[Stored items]
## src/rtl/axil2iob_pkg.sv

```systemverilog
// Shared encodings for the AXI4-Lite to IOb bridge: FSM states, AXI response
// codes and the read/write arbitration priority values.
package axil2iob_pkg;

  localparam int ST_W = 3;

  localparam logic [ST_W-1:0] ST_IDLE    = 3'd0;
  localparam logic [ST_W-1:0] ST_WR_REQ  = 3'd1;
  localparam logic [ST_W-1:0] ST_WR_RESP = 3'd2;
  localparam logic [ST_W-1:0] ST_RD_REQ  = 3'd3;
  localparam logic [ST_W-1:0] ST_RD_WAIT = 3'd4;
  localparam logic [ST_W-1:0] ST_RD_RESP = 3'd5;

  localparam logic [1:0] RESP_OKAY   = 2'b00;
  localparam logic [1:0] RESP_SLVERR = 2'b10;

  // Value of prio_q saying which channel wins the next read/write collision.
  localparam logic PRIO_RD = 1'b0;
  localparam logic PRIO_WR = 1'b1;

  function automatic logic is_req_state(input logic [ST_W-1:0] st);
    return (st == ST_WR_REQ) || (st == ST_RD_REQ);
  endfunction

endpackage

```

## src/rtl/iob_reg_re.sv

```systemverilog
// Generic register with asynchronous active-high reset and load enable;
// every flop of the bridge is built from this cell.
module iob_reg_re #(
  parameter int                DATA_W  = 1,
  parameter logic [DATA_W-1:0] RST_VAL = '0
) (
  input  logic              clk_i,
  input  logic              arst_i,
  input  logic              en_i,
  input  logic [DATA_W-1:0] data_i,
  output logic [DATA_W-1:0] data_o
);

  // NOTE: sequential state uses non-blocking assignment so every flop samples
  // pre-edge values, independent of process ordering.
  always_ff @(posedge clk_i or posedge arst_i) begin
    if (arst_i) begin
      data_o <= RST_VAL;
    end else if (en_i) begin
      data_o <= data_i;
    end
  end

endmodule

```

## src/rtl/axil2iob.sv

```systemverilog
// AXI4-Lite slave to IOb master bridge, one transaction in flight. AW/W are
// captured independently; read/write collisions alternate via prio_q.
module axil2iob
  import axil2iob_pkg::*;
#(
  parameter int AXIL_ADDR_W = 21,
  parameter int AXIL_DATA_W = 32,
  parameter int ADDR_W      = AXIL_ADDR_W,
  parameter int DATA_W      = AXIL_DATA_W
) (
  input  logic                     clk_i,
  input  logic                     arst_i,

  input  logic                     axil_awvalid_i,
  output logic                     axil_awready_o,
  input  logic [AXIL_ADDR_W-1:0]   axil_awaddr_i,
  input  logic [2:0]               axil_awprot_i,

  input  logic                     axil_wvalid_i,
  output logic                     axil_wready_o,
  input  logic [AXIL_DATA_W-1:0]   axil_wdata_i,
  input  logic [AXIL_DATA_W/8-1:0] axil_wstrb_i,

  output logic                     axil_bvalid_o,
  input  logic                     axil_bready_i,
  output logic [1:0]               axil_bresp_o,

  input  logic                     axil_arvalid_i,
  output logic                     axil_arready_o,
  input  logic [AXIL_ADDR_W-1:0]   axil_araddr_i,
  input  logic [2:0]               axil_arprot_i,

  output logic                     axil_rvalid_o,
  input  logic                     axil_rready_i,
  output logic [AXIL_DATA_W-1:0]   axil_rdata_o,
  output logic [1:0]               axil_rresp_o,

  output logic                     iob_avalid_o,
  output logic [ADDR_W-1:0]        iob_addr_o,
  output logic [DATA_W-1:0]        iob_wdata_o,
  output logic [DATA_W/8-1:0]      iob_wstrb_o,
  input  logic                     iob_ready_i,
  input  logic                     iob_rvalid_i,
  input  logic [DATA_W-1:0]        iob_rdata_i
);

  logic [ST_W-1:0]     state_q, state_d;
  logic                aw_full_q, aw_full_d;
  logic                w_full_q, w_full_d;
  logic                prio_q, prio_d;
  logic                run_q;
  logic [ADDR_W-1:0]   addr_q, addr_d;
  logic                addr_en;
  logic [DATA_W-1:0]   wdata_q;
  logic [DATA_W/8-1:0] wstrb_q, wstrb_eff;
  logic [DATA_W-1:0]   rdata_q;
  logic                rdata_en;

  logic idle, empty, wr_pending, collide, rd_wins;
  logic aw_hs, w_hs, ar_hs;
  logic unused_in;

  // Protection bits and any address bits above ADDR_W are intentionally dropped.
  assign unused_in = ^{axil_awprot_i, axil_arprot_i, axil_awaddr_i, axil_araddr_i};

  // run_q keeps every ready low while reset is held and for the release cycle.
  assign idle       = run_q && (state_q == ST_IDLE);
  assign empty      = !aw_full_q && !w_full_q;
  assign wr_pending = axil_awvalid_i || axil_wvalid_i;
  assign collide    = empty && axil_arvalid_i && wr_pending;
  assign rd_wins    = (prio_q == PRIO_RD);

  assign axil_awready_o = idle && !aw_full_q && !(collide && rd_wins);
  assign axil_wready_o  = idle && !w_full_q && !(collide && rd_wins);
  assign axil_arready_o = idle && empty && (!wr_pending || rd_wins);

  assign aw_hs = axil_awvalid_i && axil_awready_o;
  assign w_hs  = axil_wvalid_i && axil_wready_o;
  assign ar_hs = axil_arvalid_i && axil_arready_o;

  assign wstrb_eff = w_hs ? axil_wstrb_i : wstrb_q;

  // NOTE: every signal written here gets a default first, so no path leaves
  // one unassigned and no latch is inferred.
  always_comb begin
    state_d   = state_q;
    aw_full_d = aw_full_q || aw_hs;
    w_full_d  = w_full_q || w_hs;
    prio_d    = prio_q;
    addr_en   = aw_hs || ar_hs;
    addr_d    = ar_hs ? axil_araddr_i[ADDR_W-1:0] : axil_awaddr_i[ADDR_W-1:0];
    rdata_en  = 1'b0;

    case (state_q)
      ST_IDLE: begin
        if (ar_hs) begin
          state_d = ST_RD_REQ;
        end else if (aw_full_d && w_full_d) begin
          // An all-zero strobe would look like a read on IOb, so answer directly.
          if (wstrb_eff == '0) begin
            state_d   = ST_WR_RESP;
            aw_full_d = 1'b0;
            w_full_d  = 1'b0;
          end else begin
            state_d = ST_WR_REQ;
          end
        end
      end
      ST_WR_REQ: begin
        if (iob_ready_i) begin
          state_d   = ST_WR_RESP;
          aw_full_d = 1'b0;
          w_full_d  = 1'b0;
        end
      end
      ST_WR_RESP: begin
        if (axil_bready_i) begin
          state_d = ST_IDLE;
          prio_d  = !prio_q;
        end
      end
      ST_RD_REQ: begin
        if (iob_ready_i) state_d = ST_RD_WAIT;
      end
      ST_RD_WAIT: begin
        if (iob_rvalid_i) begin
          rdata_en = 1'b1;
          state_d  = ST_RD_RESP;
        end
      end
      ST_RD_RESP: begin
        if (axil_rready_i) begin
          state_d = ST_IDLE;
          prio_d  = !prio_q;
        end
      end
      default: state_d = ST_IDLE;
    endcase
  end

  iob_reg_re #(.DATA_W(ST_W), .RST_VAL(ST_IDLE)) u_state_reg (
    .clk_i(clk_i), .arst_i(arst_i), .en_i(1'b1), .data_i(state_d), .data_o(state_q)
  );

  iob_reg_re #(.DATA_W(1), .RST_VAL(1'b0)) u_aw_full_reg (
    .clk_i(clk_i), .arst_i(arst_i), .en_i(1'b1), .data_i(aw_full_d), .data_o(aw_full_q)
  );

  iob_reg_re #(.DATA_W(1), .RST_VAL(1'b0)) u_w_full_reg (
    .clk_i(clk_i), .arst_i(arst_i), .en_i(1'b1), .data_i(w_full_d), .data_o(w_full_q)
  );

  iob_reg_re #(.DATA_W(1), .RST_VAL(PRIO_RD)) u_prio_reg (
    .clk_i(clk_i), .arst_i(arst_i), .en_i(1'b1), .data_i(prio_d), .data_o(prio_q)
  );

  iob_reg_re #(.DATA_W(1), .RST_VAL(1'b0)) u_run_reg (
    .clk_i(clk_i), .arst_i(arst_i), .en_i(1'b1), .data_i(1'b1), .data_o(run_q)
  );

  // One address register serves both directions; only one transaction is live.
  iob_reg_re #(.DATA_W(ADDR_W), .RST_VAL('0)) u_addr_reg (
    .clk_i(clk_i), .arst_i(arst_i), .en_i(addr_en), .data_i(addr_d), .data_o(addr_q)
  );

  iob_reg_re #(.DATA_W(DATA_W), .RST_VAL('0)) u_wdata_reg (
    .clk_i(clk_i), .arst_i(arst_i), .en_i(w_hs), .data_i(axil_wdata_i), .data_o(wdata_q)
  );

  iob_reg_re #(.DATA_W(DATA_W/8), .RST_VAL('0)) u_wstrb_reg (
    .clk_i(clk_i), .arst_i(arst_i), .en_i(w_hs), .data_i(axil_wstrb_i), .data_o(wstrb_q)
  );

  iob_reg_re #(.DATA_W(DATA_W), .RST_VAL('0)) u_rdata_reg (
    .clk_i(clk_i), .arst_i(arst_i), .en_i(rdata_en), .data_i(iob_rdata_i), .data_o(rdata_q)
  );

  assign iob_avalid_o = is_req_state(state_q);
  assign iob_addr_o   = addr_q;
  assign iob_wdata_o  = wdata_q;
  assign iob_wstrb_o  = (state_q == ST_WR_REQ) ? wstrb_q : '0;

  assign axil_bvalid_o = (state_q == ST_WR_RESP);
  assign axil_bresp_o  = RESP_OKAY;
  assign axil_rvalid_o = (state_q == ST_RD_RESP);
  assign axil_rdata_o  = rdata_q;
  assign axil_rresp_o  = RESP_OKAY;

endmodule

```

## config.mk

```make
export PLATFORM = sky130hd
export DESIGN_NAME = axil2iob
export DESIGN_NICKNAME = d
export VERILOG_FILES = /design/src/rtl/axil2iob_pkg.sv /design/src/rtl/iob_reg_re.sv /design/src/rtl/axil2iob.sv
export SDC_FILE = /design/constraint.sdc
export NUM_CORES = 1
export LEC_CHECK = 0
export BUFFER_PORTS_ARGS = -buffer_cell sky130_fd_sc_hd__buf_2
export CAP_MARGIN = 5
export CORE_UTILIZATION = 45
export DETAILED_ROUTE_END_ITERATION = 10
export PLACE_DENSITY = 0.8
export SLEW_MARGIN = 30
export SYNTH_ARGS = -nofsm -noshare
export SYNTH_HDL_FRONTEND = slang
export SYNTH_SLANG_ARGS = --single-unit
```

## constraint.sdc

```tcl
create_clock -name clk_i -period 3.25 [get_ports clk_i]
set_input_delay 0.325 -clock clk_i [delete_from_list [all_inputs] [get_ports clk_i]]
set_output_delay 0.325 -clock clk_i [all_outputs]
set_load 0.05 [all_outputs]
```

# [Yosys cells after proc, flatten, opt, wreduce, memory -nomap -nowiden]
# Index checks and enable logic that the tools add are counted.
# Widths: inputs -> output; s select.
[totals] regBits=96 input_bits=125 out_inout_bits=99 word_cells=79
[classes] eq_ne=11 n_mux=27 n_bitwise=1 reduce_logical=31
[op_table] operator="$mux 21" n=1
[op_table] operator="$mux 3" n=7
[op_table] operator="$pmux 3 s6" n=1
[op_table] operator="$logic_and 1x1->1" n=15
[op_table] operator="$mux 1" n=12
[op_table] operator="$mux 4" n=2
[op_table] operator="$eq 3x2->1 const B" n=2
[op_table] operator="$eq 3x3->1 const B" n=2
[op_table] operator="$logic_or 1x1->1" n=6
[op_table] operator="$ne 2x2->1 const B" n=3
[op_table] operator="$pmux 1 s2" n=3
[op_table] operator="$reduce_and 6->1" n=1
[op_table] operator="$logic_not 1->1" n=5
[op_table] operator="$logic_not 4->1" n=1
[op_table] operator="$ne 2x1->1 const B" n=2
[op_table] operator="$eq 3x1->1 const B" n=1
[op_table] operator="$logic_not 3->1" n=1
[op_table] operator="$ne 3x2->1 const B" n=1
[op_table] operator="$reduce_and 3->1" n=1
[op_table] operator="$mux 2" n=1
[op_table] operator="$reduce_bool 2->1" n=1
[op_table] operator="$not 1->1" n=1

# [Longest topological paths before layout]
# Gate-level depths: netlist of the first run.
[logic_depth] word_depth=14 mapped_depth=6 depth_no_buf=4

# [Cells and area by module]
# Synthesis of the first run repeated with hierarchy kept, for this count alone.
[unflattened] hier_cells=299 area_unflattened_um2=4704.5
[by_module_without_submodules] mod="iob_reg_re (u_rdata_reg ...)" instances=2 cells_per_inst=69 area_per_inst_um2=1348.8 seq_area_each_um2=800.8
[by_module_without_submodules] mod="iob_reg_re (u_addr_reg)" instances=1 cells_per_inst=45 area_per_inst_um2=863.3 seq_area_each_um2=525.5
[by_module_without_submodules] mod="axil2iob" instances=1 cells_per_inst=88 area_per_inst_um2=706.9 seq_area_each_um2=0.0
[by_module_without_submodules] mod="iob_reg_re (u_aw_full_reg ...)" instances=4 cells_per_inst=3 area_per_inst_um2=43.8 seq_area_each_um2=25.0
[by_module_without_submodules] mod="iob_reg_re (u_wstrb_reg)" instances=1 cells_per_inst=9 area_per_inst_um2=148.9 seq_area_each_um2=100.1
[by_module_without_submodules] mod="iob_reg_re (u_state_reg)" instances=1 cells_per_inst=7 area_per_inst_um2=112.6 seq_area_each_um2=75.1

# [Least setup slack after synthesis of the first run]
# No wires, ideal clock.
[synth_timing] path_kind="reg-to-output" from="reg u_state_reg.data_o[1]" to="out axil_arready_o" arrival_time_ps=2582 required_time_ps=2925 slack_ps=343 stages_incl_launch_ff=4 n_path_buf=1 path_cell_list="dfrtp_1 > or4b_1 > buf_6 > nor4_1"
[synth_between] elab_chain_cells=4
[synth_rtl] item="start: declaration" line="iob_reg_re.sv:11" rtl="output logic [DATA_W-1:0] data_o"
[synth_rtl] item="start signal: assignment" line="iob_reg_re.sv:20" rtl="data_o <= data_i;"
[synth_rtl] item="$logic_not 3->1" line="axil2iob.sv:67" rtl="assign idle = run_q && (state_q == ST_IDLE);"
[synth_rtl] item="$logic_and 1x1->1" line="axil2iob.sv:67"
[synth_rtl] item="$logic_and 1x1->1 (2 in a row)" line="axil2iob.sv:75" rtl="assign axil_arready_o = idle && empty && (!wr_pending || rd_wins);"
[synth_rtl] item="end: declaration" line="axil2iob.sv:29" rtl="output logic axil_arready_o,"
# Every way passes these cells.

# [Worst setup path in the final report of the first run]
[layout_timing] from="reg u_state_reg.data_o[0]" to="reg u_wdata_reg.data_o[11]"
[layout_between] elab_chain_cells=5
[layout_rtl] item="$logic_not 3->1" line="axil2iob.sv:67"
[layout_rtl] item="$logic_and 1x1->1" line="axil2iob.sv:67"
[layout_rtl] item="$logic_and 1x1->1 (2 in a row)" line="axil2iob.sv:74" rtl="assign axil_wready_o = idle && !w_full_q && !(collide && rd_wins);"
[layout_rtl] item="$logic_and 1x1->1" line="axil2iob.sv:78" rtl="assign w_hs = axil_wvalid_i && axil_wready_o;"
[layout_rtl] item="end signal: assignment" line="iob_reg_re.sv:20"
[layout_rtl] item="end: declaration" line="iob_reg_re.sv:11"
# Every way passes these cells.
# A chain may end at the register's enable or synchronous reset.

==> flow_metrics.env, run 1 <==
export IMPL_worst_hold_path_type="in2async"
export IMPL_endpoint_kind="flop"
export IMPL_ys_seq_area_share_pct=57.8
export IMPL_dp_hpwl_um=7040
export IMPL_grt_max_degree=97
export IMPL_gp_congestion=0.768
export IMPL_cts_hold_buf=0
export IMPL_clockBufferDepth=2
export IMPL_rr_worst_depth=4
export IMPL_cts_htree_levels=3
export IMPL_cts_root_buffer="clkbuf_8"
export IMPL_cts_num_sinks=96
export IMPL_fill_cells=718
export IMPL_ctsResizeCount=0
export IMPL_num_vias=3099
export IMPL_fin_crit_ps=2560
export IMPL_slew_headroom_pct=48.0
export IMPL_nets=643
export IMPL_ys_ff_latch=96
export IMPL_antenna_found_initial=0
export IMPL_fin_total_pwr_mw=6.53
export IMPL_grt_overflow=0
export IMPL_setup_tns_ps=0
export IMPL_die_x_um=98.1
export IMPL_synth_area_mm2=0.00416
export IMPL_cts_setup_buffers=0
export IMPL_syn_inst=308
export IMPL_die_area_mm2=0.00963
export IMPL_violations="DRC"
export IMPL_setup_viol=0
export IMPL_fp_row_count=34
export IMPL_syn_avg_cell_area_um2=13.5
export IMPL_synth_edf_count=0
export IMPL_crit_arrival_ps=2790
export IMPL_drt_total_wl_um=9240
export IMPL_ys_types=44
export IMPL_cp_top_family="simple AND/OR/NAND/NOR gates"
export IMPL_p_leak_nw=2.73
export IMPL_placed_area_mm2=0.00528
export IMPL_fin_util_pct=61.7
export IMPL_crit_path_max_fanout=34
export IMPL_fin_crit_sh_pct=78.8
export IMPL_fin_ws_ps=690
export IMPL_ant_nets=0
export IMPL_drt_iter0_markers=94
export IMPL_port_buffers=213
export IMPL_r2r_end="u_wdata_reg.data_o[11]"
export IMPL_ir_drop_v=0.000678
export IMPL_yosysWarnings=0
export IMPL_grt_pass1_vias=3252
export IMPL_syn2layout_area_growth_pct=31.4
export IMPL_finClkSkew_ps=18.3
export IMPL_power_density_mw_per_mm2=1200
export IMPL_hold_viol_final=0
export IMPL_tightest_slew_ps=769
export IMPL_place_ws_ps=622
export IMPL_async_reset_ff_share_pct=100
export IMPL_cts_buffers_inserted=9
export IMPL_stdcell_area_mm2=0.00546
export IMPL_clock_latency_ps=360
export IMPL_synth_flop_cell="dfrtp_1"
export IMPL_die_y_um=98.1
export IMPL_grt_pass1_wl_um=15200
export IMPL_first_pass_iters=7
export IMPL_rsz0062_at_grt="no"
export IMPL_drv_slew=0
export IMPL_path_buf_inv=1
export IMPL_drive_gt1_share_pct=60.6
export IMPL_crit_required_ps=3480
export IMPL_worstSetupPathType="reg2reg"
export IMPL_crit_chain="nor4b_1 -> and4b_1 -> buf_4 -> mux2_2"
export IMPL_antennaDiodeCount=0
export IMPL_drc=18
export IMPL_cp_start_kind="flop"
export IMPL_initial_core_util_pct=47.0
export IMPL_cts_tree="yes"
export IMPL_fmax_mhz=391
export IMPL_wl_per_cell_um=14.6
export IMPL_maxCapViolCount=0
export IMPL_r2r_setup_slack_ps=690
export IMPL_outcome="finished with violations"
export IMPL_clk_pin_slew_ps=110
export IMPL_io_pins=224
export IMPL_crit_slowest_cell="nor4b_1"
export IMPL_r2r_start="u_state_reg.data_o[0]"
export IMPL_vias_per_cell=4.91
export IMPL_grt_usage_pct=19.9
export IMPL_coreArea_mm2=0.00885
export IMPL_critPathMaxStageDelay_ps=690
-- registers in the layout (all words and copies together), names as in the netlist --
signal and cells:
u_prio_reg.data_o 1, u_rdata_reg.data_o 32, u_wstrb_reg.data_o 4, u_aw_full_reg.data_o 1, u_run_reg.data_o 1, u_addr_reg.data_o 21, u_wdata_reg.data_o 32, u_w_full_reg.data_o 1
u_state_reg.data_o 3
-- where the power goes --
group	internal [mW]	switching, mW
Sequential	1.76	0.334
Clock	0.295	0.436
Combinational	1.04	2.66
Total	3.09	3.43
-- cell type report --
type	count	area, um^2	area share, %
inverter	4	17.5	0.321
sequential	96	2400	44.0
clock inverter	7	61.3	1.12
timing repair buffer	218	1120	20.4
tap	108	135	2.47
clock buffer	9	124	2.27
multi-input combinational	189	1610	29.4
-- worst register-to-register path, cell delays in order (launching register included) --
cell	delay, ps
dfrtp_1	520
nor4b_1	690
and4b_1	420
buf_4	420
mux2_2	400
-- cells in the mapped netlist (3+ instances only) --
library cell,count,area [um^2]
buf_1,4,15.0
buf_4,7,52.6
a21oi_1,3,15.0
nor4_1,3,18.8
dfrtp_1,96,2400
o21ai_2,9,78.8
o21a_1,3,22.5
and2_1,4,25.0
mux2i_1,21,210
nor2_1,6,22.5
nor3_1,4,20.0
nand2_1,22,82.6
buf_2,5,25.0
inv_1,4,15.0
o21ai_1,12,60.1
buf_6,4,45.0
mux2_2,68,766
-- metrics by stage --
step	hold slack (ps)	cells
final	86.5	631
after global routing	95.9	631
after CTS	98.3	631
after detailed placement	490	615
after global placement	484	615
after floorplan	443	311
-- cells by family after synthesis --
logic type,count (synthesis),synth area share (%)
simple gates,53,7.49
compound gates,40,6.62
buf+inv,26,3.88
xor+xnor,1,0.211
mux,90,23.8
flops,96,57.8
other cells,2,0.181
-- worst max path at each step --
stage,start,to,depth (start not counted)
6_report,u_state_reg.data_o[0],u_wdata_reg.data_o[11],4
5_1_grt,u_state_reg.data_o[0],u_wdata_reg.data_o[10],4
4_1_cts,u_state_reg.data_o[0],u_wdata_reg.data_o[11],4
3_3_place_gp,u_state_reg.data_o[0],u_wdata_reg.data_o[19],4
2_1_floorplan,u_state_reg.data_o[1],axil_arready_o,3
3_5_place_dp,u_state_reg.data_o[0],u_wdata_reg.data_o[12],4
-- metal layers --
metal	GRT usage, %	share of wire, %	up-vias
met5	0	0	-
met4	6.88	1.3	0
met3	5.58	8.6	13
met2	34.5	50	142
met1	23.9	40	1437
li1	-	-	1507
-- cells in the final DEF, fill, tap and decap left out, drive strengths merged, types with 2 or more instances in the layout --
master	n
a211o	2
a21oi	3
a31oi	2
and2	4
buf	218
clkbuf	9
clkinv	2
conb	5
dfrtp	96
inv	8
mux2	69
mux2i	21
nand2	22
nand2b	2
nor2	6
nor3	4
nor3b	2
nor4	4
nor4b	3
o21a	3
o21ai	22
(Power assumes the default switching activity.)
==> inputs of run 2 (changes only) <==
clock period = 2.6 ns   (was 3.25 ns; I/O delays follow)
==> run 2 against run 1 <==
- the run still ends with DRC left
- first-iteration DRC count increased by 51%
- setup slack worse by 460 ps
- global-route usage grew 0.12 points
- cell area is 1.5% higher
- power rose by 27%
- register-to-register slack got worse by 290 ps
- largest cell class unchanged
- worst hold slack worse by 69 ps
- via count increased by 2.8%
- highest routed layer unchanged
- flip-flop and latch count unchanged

Task prompt: For this exercise, please output exactly the lines above starting at the line with "buf+inv,26,3.88" and ending at the line with "clock period = 2.6", ends included.

Result for this task:
buf+inv,26,3.88
xor+xnor,1,0.211
mux,90,23.8
flops,96,57.8
other cells,2,0.181
-- worst max path at each step --
stage,start,to,depth (start not counted)
6_report,u_state_reg.data_o[0],u_wdata_reg.data_o[11],4
5_1_grt,u_state_reg.data_o[0],u_wdata_reg.data_o[10],4
4_1_cts,u_state_reg.data_o[0],u_wdata_reg.data_o[11],4
3_3_place_gp,u_state_reg.data_o[0],u_wdata_reg.data_o[19],4
2_1_floorplan,u_state_reg.data_o[1],axil_arready_o,3
3_5_place_dp,u_state_reg.data_o[0],u_wdata_reg.data_o[12],4
-- metal layers --
metal	GRT usage, %	share of wire, %	up-vias
met5	0	0	-
met4	6.88	1.3	0
met3	5.58	8.6	13
met2	34.5	50	142
met1	23.9	40	1437
li1	-	-	1507
-- cells in the final DEF, fill, tap and decap left out, drive strengths merged, types with 2 or more instances in the layout --
master	n
a211o	2
a21oi	3
a31oi	2
and2	4
buf	218
clkbuf	9
clkinv	2
conb	5
dfrtp	96
inv	8
mux2	69
mux2i	21
nand2	22
nand2b	2
nor2	6
nor3	4
nor3b	2
nor4	4
nor4b	3
o21a	3
o21ai	22
(Power assumes the default switching activity.)
==> inputs of run 2 (changes only) <==
clock period = 2.6 ns   (was 3.25 ns; I/O delays follow)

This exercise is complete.